Lawmakers send 9/11 bill to Bush's desk
The House pushed through sweeping legislation Friday implementing many unfulfilled recommendations of the 9/11 Commission, sending the bill to President Bush's desk for his signature.
The Senate voted 85-8 late Thursday to approve the conference agreement on the bill (H.R. 1). The House vote Friday was 371-40.
"This comprehensive, bipartisan legislation will do many things to make our nation stronger, our cities and towns more secure and our families safer," said Senate Homeland Security and Governmental Affairs Chairman Joseph Lieberman, I-Conn., a key architect of the bill.
Notably, the bill would require the Homeland Security Department to ensure, within five years, that all U.S.-bound ship cargo is scanned at foreign ports. The department could give deadline extensions to ports that need more time to comply.

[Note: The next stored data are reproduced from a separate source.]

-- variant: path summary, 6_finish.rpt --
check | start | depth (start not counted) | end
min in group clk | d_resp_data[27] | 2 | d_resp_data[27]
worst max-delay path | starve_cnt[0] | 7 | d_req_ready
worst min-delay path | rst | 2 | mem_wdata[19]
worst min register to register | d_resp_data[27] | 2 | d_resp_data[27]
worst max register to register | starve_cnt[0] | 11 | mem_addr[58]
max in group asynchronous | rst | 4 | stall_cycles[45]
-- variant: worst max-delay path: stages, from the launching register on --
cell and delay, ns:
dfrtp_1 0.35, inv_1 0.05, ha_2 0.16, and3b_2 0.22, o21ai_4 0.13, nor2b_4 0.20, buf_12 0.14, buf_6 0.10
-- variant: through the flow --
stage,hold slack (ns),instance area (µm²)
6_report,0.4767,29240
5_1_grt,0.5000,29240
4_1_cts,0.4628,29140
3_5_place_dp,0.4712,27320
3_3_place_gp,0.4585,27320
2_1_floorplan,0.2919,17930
**config.mk**
```make
export PLATFORM = sky130hd
export DESIGN_NAME = cache_refill
export DESIGN_NICKNAME = d
export VERILOG_FILES = /design/src/rtl/cache_pkg.sv /design/src/rtl/cache_refill_seq.sv /design/src/rtl/cache_refill.sv
export SDC_FILE = /design/constraint.sdc
export NUM_CORES = 1
export LEC_CHECK = 0
export BUFFER_PORTS_ARGS = -buffer_cell sky130_fd_sc_hd__buf_2
export CAP_MARGIN = 20
export CORE_MARGIN = 3
export CORE_UTILIZATION = 44
export CTS_BUF_LIST = sky130_fd_sc_hd__clkbuf_16
export DETAILED_ROUTE_END_ITERATION = 8
export PLACE_DENSITY = 0.88
export SYNTH_ARGS = -nofsm -noshare
export SYNTH_HDL_FRONTEND = slang
export SYNTH_SLANG_ARGS = --single-unit
```
**constraint.sdc**
```tcl
create_clock -name i_clk -period 2.4 [get_ports i_clk]
set_input_delay 0.36 -clock i_clk [delete_from_list [all_inputs] [get_ports i_clk]]
set_output_delay 0.36 -clock i_clk [all_outputs]
set_load 0.02 [all_outputs]
```
==> config.mk <==
export PLATFORM = sky130hd
export DESIGN_NAME = cdc_handshake_tx
export DESIGN_NICKNAME = d
export VERILOG_FILES = /design/src/rtl/cdc_handshake_tx.sv
export SDC_FILE = /design/constraint.sdc
export NUM_CORES = 1
export LEC_CHECK = 0
export ABC_AREA = 0
export BUFFER_PORTS_ARGS = -buffer_cell sky130_fd_sc_hd__buf_4
export CORE_MARGIN = 2
export CORE_UTILIZATION = 30
export DETAILED_ROUTE_END_ITERATION = 10
export PLACE_DENSITY_LB_ADDON = 0.12
export SLEW_MARGIN = 20
export SYNTH_ARGS = -nofsm -noshare
export SYNTH_HDL_FRONTEND = slang
export SYNTH_SLANG_ARGS = --single-unit
export TNS_END_PERCENT = 1
==> constraint.sdc <==
create_clock -name clk -period 1.8 [get_ports clk]
set_input_delay 0.18 -clock clk [delete_from_list [all_inputs] [get_ports clk]]
set_output_delay 0.18 -clock clk [all_outputs]
set_load 0.05 [all_outputs]
==> src/rtl/cdc_handshake_tx.sv <==
// Source-domain sender of a 4-phase req/ack crossing: captures a word from a valid/ready
// producer, holds it on xfer_data and runs req/ack with a synchronized acknowledge.
module cdc_handshake_tx #(
  parameter int unsigned W              = 8,
  parameter int unsigned TIMEOUT_CYCLES = 64,
  parameter int unsigned CNT_W          = 16
) (
  input  logic             clk,
  input  logic             rst,
  input  logic             src_valid,
  input  logic [W-1:0]     src_data,
  output logic             src_ready,
  output logic             xfer_req,
  output logic [W-1:0]     xfer_data,
  input  logic             ack_sync,
  output logic             busy,
  output logic [CNT_W-1:0] xfer_count,
  output logic             timeout_err,
  input  logic             err_clr
);

  localparam int unsigned TmoW = (TIMEOUT_CYCLES > 2) ? $clog2(TIMEOUT_CYCLES) : 1;
  localparam logic [TmoW-1:0] TmoMax = TmoW'(TIMEOUT_CYCLES - 1);
  localparam logic [TmoW-1:0] TmoPre = TmoW'(TIMEOUT_CYCLES - 2);

  typedef enum logic [1:0] {
    StIdle,
    StReq,
    StAckLow
  } state_e;

  state_e           state_q, state_d;
  logic             req_q, req_d;
  logic [W-1:0]     data_q, data_d;
  logic             busy_q, busy_d;
  logic [CNT_W-1:0] cnt_q, cnt_d;
  logic [TmoW-1:0]  tmo_q, tmo_d;
  logic             err_q, err_d;
  logic             accept;
  logic             in_hs;
  logic             tmo_set;

  always_comb begin
    state_d   = state_q;
    req_d     = req_q;
    data_d    = data_q;
    busy_d    = busy_q;
    cnt_d     = cnt_q;
    accept    = 1'b0;
    // A stale ack from an interrupted handshake must drain before a new word is taken.
    src_ready = (state_q == StIdle) && !ack_sync;

    unique case (state_q)
      StIdle: begin
        if (src_valid && src_ready) begin
          accept  = 1'b1;
          data_d  = src_data;
          req_d   = 1'b1;
          busy_d  = 1'b1;
          state_d = StReq;
        end
      end
      StReq: begin
        if (ack_sync) begin
          req_d   = 1'b0;
          state_d = StAckLow;
        end
      end
      StAckLow: begin
        if (!ack_sync) begin
          busy_d  = 1'b0;
          cnt_d   = cnt_q + CNT_W'(1);
          state_d = StIdle;
        end
      end
      default: state_d = StIdle;
    endcase
  end

  // Timeout only flags a slow handshake; it never aborts it.
  always_comb begin
    in_hs   = (state_q != StIdle);
    tmo_d   = tmo_q;
    tmo_set = 1'b0;
    if (accept) begin
      tmo_d = '0;
    end else if (in_hs) begin
      if (tmo_q != TmoMax) begin
        tmo_d = tmo_q + TmoW'(1);
      end
      tmo_set = (tmo_q == TmoPre);
    end
    if (tmo_set) begin
      err_d = 1'b1;
    end else if (err_clr) begin
      err_d = 1'b0;
    end else begin
      err_d = err_q;
    end
  end

  always_ff @(posedge clk or posedge rst) begin
    if (rst) begin
      state_q <= StIdle;
      req_q   <= 1'b0;
      data_q  <= '0;
      busy_q  <= 1'b0;
      cnt_q   <= '0;
      tmo_q   <= '0;
      err_q   <= 1'b0;
    end else begin
      state_q <= state_d;
      req_q   <= req_d;
      data_q  <= data_d;
      busy_q  <= busy_d;
      cnt_q   <= cnt_d;
      tmo_q   <= tmo_d;
      err_q   <= err_d;
    end
  end

  assign xfer_req    = req_q;
  assign xfer_data   = data_q;
  assign busy        = busy_q;
  assign xfer_count  = cnt_q;
  assign timeout_err = err_q;

endmodule

==> flow_summary.toml <==
[outcome]
status = "finished, final reports clean"

[worst_setup_path]
r2r_cells = 4
setup.worst_path.start_class = "flop"
worst_r2r_startpoint = "state_q[0]$_DFFE_PP0P_"
crit_chain = "or3b_4, nor3b_4, and4_1, xor2_1"
crit_path_end_kind = "flop"
timing.critical_path.fanout_max = 4
r2r_end = "xfer_count[10]$_DFFE_PP0P_"
worstSetupPathType = "flop to flop"
critPathSlowestCell = "sky130_fd_sc_hd__or3b_4"
regToRegSetupSlack_ns = 0.23
critical_path_buf_inv_count = 0
critical_path_required_ns = 2.01
critical_path_arrival_ns = 1.78
crit_family = "simple AND/OR/NAND/NOR gates"
critical-path-max-stage-delay_ns = 0.45

[routing]
number_of_detailed_routing_iterations_run_before_antenna_repair = 3
average_wire_length_per_cell_after_detail_routing_um = 11.3
drt_drc_violations_left = 0
routed_wl_um = 3060
initialDrtViolationCount = 44
via_per_inst = 4.42
vias = 1198
antenna_left = 0

[yosys]
synth_top_cell_by_area = "sky130_fd_sc_hd__dfrtp_1"
count_of_distinct_cell_types_in_the_synthesized_netlist = 34
synth-seq-cells = 35
synth-seq-area-share_pct = 54.9
netlist.area_leader.share_pct = 54.9
syn_avg_cell_area_um2 = 10.4
syn-num-nets = 169
synth_area_leaders = "sky130_fd_sc_hd__dfrtp_1, sky130_fd_sc_hd__nand2_1, sky130_fd_sc_hd__xnor2_1, sky130_fd_sc_hd__xor2_1, sky130_fd_sc_hd__ha_1"
syn-instance-count = 153
yosys_warns = 0
mapped_area_mm2 = 0.00160

[timing]
achievable-frequency_mhz = 637
finalClockSkew_ns = 0.00567
fin_worst_hold_slack_ns = 0.00121
worst_pin_slew_ns = 0.492
final.period_utilization_pct = 87.3
rsz_0062_raised_after_global_routing = "no"
timing_max_transition_violations_final = 0
setup-violations-final = 0
final.min_clock_period_ns = 1.57
relative_slew_slack_pct = 66.4
hold_violations = 0
final.setup.tns_ns = 0

[layout]
ff_latch_area_um2 = 876
nNetsFinal = 216
area.growth.synth_to_final_pct = 30.4
antenna-diode-count = 0
final_cell_area_excluding_filler_cells_mm2 = 0.00208
layout_commonest_cell = "sky130_fd_sc_hd__buf_4"
footprint_of_the_multi_input_gates_um2 = 681
layout_common_cells = "sky130_fd_sc_hd__buf_4, sky130_fd_sc_hd__nand2_1, sky130_fd_sc_hd__dfrtp_1"
proportion_of_layout_cells_with_a_drive_suffix_above_1_pct = 28.9
final_core_util_pct = 40.7
fillCellCount = 522

[global_routing]
grt_overflow_total = 0
grt_antenna_before_repair = 0
first_global_vias = 1146
global_route_usage_sum_pct = 11.3
grt_first_pass_wirelength_um = 5330
grt_max_degree = 36

[place]
io_buffers = 40
dp.final_hpwl_um = 2260
dpl-instance-area_mm2 = 0.00200
gp_routability_congestion = 0.734

[floorplanning]
floorplan.core_area_mm2 = 0.00511
floorplan.die.width_um = 76.9
die-height_um = 76.9
top_level_ports = 41
initial_utilization_pct = 31.2
rows = 26
dieArea_mm2 = 0.00592

[clock_tree]
post_cts_buffers = 0
clock_latency_ns = 0.28
tritoncts = "built"
cts_resized = 0
htreeDepth = 2
cts-root-buf = "sky130_fd_sc_hd__clkbuf_8"
max-clock-path-buffers = 2
clock_sinks = 35
post_cts_hold_buffer_count = 0
tritoncts.num_buffers = 5
worst_setup_hold_path_clk_slew_ns = 0.07

[power_and_ir_drop]
power.static_leakage_nw = 1.06
power.total_mw = 2.51
peakVddDrop_mv = 0.364
power-per-cell-area_mw_per_mm2 = 1210

[flow_run]
cap_viol_max_count = 0

[hold_path]
timing.hold.worst.class = "primary input to asynchronous set/reset pin"
--- src/rtl/bcd_scan_display.sv ---
// bcd_scan_display
// Sequential binary-to-BCD converter (shift-and-add-3, one bit per clock)
// feeding a time-multiplexed, active-low seven-segment display.
// The display registers hold the last finished result, so a conversion in
// progress never disturbs what is shown.
// Optional feature macro: BCD_SCAN_LZ_BLANK_EN (leading-zero blanking).
// When it is undefined, every digit is shown, including leading zeros.

module bcd_scan_display #(
   parameter int WIDTH       = 8,
   parameter int DIGITS      = 3,
   parameter int REFRESH_DIV = 50000
) (
   input  logic              clk,
   input  logic              rst,
   input  logic [WIDTH-1:0]  bin_in,
   input  logic              start,
   output logic              ready,
   output logic              overflow,
   output logic [6:0]        seg,
   output logic [DIGITS-1:0] an
);

   localparam int SCR_W = DIGITS * 4;
   localparam int CNT_W = $clog2(WIDTH + 1);
   localparam int REF_W = (REFRESH_DIV > 1) ? $clog2(REFRESH_DIV) : 1;
   localparam int IDX_W = (DIGITS > 1) ? $clog2(DIGITS) : 1;

   localparam logic [6:0] SEG_BLANK = 7'h7F;
   localparam logic [6:0] SEG_DASH  = 7'b0111111;

   // Largest value representable in DIGITS decimal digits (10^DIGITS - 1).
   function automatic logic [31:0] max_val_f(input int d);
      logic [31:0] p;
      p = 32'd1;
      for (int i = 0; i < d; i++) begin
         p = p * 32'd10;
      end
      return p - 32'd1;
   endfunction

   localparam logic [31:0] MAX_VAL = max_val_f(DIGITS);

   // Adds 3 to every nibble that is 5 or more (the double-dabble correction).
   function automatic logic [SCR_W-1:0] add3_all(input logic [SCR_W-1:0] s);
      logic [SCR_W-1:0] r;
      r = s;
      for (int i = 0; i < DIGITS; i++) begin
         r[i*4 +: 4] = (s[i*4 +: 4] >= 4'd5) ? (s[i*4 +: 4] + 4'd3) : s[i*4 +: 4];
      end
      return r;
   endfunction

   // Active-low glyph for one hex nibble, segments ordered {g,f,e,d,c,b,a}.
   function automatic logic [6:0] glyph_f(input logic [3:0] n);
      logic [6:0] g;
      case (n)
         4'h0:    g = 7'b1000000;
         4'h1:    g = 7'b1111001;
         4'h2:    g = 7'b0100100;
         4'h3:    g = 7'b0110000;
         4'h4:    g = 7'b0011001;
         4'h5:    g = 7'b0010010;
         4'h6:    g = 7'b0000010;
         4'h7:    g = 7'b1111000;
         4'h8:    g = 7'b0000000;
         4'h9:    g = 7'b0010000;
         4'hA:    g = 7'b0001000;
         4'hB:    g = 7'b0000011;
         4'hC:    g = 7'b1000110;
         4'hD:    g = 7'b0100001;
         4'hE:    g = 7'b0000110;
         4'hF:    g = 7'b0001110;
         default: g = SEG_BLANK;
      endcase
      return g;
   endfunction

   typedef enum logic [1:0] {
      ST_IDLE    = 2'd0,
      ST_CONVERT = 2'd1,
      ST_LATCH   = 2'd2
   } state_t;

   state_t             state_q, state_d;
   logic [WIDTH-1:0]   shift_q, shift_d;
   logic [SCR_W-1:0]   scratch_q, scratch_d;
   logic [CNT_W-1:0]   bit_cnt_q, bit_cnt_d;
   logic               ovf_pend_q, ovf_pend_d;
   logic [SCR_W-1:0]   disp_q, disp_d;
   logic               overflow_q, overflow_d;
   logic               ready_q, ready_d;
   logic [REF_W-1:0]   ref_cnt_q, ref_cnt_d;
   logic [IDX_W-1:0]   scan_idx_q, scan_idx_d;
   logic [6:0]         seg_q, seg_d;
   logic [DIGITS-1:0]  an_q, an_d;

   logic               load_s;
   logic               shift_en_s;
   logic               latch_en_s;
   logic               last_bit_s;
   logic               ovf_in_s;
   logic [SCR_W-1:0]   scr_adj_s;
   logic [3:0]         nib_s;
   logic               blank_s;
   logic               ref_wrap_s;

   assign last_bit_s = (bit_cnt_q == CNT_W'(WIDTH - 1));
   assign ovf_in_s   = ({{(32-WIDTH){1'b0}}, bin_in} > MAX_VAL);
   assign scr_adj_s  = add3_all(scratch_q);

   // FSM state register.
   always_ff @(posedge clk) begin
      if (rst) begin
         state_q <= ST_IDLE;
      end else begin
         state_q <= state_d;
      end
   end

   // FSM next-state logic: IDLE -> CONVERT (WIDTH cycles) -> LATCH (1 cycle).
   always_comb begin
      state_d = state_q;
      case (state_q)
         ST_IDLE: begin
            if (start) begin
               state_d = ST_CONVERT;
            end else begin
               state_d = ST_IDLE;
            end
         end
         ST_CONVERT: begin
            if (last_bit_s) begin
               state_d = ST_LATCH;
            end else begin
               state_d = ST_CONVERT;
            end
         end
         ST_LATCH: state_d = ST_IDLE;
         default:  state_d = ST_IDLE;
      endcase
   end

   // FSM outputs: datapath strobes and the next value of ready.
   always_comb begin
      load_s     = 1'b0;
      shift_en_s = 1'b0;
      latch_en_s = 1'b0;
      case (state_q)
         ST_IDLE:    load_s     = start;
         ST_CONVERT: shift_en_s = 1'b1;
         ST_LATCH:   latch_en_s = 1'b1;
         default: begin
            load_s     = 1'b0;
            shift_en_s = 1'b0;
            latch_en_s = 1'b0;
         end
      endcase
      ready_d = (state_d == ST_IDLE);
   end

   // Conversion datapath: capture, add-3 then shift, and result latch.
   always_comb begin
      shift_d    = shift_q;
      scratch_d  = scratch_q;
      bit_cnt_d  = bit_cnt_q;
      ovf_pend_d = ovf_pend_q;
      disp_d     = disp_q;
      overflow_d = overflow_q;
      if (load_s) begin
         shift_d    = bin_in;
         scratch_d  = {SCR_W{1'b0}};
         bit_cnt_d  = {CNT_W{1'b0}};
         ovf_pend_d = ovf_in_s;
      end else if (shift_en_s) begin
         // The bit shifted out of the top nibble is dropped; overflow covers it.
         {scratch_d, shift_d} = {scr_adj_s, shift_q} << 1;
         bit_cnt_d            = bit_cnt_q + CNT_W'(1);
      end else if (latch_en_s) begin
         disp_d     = scratch_q;
         overflow_d = ovf_pend_q;
      end else begin
         disp_d     = disp_q;
         overflow_d = overflow_q;
      end
   end

   // Conversion and result registers.
   always_ff @(posedge clk) begin
      if (rst) begin
         shift_q    <= {WIDTH{1'b0}};
         scratch_q  <= {SCR_W{1'b0}};
         bit_cnt_q  <= {CNT_W{1'b0}};
         ovf_pend_q <= 1'b0;
         disp_q     <= {SCR_W{1'b0}};
         overflow_q <= 1'b0;
         ready_q    <= 1'b1;
      end else begin
         shift_q    <= shift_d;
         scratch_q  <= scratch_d;
         bit_cnt_q  <= bit_cnt_d;
         ovf_pend_q <= ovf_pend_d;
         disp_q     <= disp_d;
         overflow_q <= overflow_d;
         ready_q    <= ready_d;
      end
   end

   // Refresh divider and scan index; the index moves on each divider wrap.
   always_comb begin
      ref_wrap_s = (ref_cnt_q == REF_W'(REFRESH_DIV - 1));
      if (ref_wrap_s) begin
         ref_cnt_d = {REF_W{1'b0}};
         if (scan_idx_q == IDX_W'(DIGITS - 1)) begin
            scan_idx_d = {IDX_W{1'b0}};
         end else begin
            scan_idx_d = scan_idx_q + IDX_W'(1);
         end
      end else begin
         ref_cnt_d  = ref_cnt_q + REF_W'(1);
         scan_idx_d = scan_idx_q;
      end
   end

   // Glyph selection for the digit being scanned (dash on overflow).
   always_comb begin
      nib_s   = 4'd0;
      blank_s = 1'b0;
`ifdef BCD_SCAN_LZ_BLANK_EN
      begin : lz_scan
         logic seen;
         seen = 1'b0;
         // Walk from the top digit down; a digit is blank until a non-zero
         // nibble has been seen at or above it. Digit 0 is never blank.
         for (int i = DIGITS - 1; i >= 0; i--) begin
            seen    = seen | (disp_q[i*4 +: 4] != 4'd0);
            nib_s   = nib_s | ((scan_idx_q == IDX_W'(i)) ? disp_q[i*4 +: 4] : 4'd0);
            blank_s = blank_s | ((scan_idx_q == IDX_W'(i)) && (i != 0) && !seen);
         end
      end
`else
      for (int i = 0; i < DIGITS; i++) begin
         nib_s = nib_s | ((scan_idx_q == IDX_W'(i)) ? disp_q[i*4 +: 4] : 4'd0);
      end
`endif
      if (overflow_q) begin
         seg_d = SEG_DASH;
      end else if (blank_s) begin
         seg_d = SEG_BLANK;
      end else begin
         seg_d = glyph_f(nib_s);
      end
      an_d = ~(DIGITS'(1) << scan_idx_q);
   end

   // Scan registers: enable and glyph are updated on the same edge.
   always_ff @(posedge clk) begin
      if (rst) begin
         ref_cnt_q  <= {REF_W{1'b0}};
         scan_idx_q <= {IDX_W{1'b0}};
         seg_q      <= SEG_BLANK;
         an_q       <= {DIGITS{1'b1}};
      end else begin
         ref_cnt_q  <= ref_cnt_d;
         scan_idx_q <= scan_idx_d;
         seg_q      <= seg_d;
         an_q       <= an_d;
      end
   end

   assign ready    = ready_q;
   assign overflow = overflow_q;
   assign seg      = seg_q;
   assign an       = an_q;

endmodule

Industry made a last-minute push Friday against the 9/11 bill. In a letter to all House members, the U.S. Chamber of Commerce said it "strongly opposes" provisions dealing with cargo scanning and private sector preparedness standards.
"If enacted, the 100-percent scanning provisions of the legislation would have a crippling effect on global trade, without significantly improving security," the letter said. "The Chamber also objects to the creation of private sector preparedness standards that would impose costs and burdens on the business community without measurably improving preparedness."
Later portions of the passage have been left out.